File: src/rtl/shift_op_ctrl.sv
// ARM7 shifter-operand sequencer around an external 32-bit rotator.
// Define SHIFT_OP_CTRL_RRX_EN to make immediate ROR #0 perform RRX.
module shift_op_ctrl #(
  parameter int REG_STALL = 1
) (
  input  logic        clk,
  input  logic        rst,
  input  logic        req_valid,
  output logic        req_ready,
  input  logic [31:0] op_data,
  input  logic [1:0]  shift_type,
  input  logic        amt_sel,
  input  logic [4:0]  imm_amt,
  input  logic [7:0]  reg_amt,
  input  logic        carry_in,
  output logic [31:0] bs_data,
  output logic [4:0]  bs_amt,
  output logic        bs_dir,
  input  logic [31:0] bs_out,
  output logic        res_valid,
  input  logic        res_ready,
  output logic [31:0] res_data,
  output logic        res_carry
);

  typedef enum logic [1:0] {IDLE, WAIT, EXEC, DONE} state_t;

  localparam logic [1:0] LSL = 2'd0;
  localparam logic [1:0] LSR = 2'd1;
  localparam logic [1:0] ASR = 2'd2;
  localparam logic [1:0] ROR = 2'd3;
  localparam logic [1:0] STALL_LAST = 2'(REG_STALL - 1);

  state_t      state, state_nx;
  logic [31:0] d_q;
  logic [1:0]  t_q;
  logic        sel_q;
  logic [7:0]  a_q;
  logic        c_q;
  logic [1:0]  cnt_q;

  logic        accept, go_wait;
  logic [31:0] s_d;
  logic [1:0]  s_t;
  logic        s_sel;
  logic [7:0]  s_a;
  logic        s_rrx;

  logic [31:0] lmask, rmask, sign;
  logic        imm0, reg0, big, eq32;
  logic [31:0] res_nx;
  logic        cy_nx;

  // Handshake: accept when idle, or when the held result is being taken
  always_comb begin
    req_ready = !rst && (state == IDLE || (state == DONE && res_ready));
  end

  assign accept    = req_valid & req_ready;
  assign go_wait   = amt_sel && (REG_STALL > 0);
  assign res_valid = (state == DONE);

  // Next-state decode
  always_comb begin
    state_nx = state;
    unique case (state)
      IDLE: if (accept) state_nx = go_wait ? WAIT : EXEC;
      WAIT: if (cnt_q == STALL_LAST) state_nx = EXEC;
      EXEC: state_nx = DONE;
      DONE: if (res_ready) begin
        if (accept) state_nx = go_wait ? WAIT : EXEC;
        else state_nx = IDLE;
      end
      default: state_nx = IDLE;
    endcase
  end

  // State register
  always_ff @(posedge clk) begin
    if (rst) state <= IDLE;
    else state <= state_nx;
  end

  // Capture the request on accept
  always_ff @(posedge clk) begin
    if (rst) begin
      d_q   <= '0;
      t_q   <= '0;
      sel_q <= 1'b0;
      a_q   <= '0;
      c_q   <= 1'b0;
    end else if (accept) begin
      d_q   <= op_data;
      t_q   <= shift_type;
      sel_q <= amt_sel;
      a_q   <= amt_sel ? reg_amt : {3'b000, imm_amt};
      c_q   <= carry_in;
    end
  end

  // Register-read stall counter
  always_ff @(posedge clk) begin
    if (rst || state != WAIT) cnt_q <= '0;
    else cnt_q <= cnt_q + 2'd1;
  end

  // Operand feeding the rotator: live inputs when entering EXEC directly
  always_comb begin
    s_d   = accept ? op_data : d_q;
    s_t   = accept ? shift_type : t_q;
    s_sel = accept ? amt_sel : sel_q;
    s_a   = accept ? (amt_sel ? reg_amt : {3'b000, imm_amt}) : a_q;
    s_rrx = 1'b0;
`ifdef SHIFT_OP_CTRL_RRX_EN
    s_rrx = !s_sel && s_a == 8'd0 && s_t == ROR;
`endif
  end

  // Rotator controls load on entry to EXEC and hold otherwise
  always_ff @(posedge clk) begin
    if (rst) begin
      bs_data <= '0;
      bs_amt  <= '0;
      bs_dir  <= 1'b0;
    end else if (state_nx == EXEC) begin
      bs_data <= s_d;
      bs_amt  <= s_rrx ? 5'd1 : s_a[4:0];
      bs_dir  <= (s_t != LSL);
    end
  end

  // Mask/fill the rotated word into the ARM shifter operand
  always_comb begin
    lmask  = 32'hFFFF_FFFF << a_q[4:0];
    rmask  = 32'hFFFF_FFFF >> a_q[4:0];
    sign   = {32{d_q[31]}};
    imm0   = !sel_q && a_q == 8'd0;
    reg0   = sel_q && a_q == 8'd0;
    big    = sel_q ? |a_q[7:5] : imm0;
    eq32   = sel_q ? (a_q == 8'd32) : imm0;
    res_nx = d_q;
    cy_nx  = c_q;
    if (!(reg0 || (imm0 && t_q == LSL))) begin
      unique case (t_q)
        LSL: begin
          if (big) begin
            res_nx = '0;
            cy_nx  = eq32 & d_q[0];
          end else begin
            res_nx = bs_out & lmask;
            cy_nx  = bs_out[0];
          end
        end
        LSR: begin
          if (big) begin
            res_nx = '0;
            cy_nx  = eq32 & d_q[31];
          end else begin
            res_nx = bs_out & rmask;
            cy_nx  = bs_out[31];
          end
        end
        ASR: begin
          if (big) begin
            res_nx = sign;
            cy_nx  = d_q[31];
          end else begin
            res_nx = (bs_out & rmask) | (sign & ~rmask);
            cy_nx  = bs_out[31];
          end
        end
        ROR: begin
          if (imm0) begin
`ifdef SHIFT_OP_CTRL_RRX_EN
            res_nx = {c_q, bs_out[30:0]};
            cy_nx  = bs_out[31];
`else
            res_nx = d_q;
            cy_nx  = c_q;
`endif
          end else if (a_q[4:0] == 5'd0) begin
            res_nx = d_q;
            cy_nx  = d_q[31];
          end else begin
            res_nx = bs_out;
            cy_nx  = bs_out[31];
          end
        end
        default: begin
          res_nx = d_q;
          cy_nx  = c_q;
        end
      endcase
    end
  end

  // Result register toward the ALU
  always_ff @(posedge clk) begin
    if (rst) begin
      res_data  <= '0;
      res_carry <= 1'b0;
    end else if (state == EXEC) begin
      res_data  <= res_nx;
      res_carry <= cy_nx;
    end
  end

endmodule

* * * * * * *

■ Exercise aim: From the entries above, return each line with the word "output" in it.

■ Solution:
  output logic        req_ready,
  output logic [31:0] bs_data,
  output logic [4:0]  bs_amt,
  output logic        bs_dir,
  output logic        res_valid,
  output logic [31:0] res_data,
  output logic        res_carry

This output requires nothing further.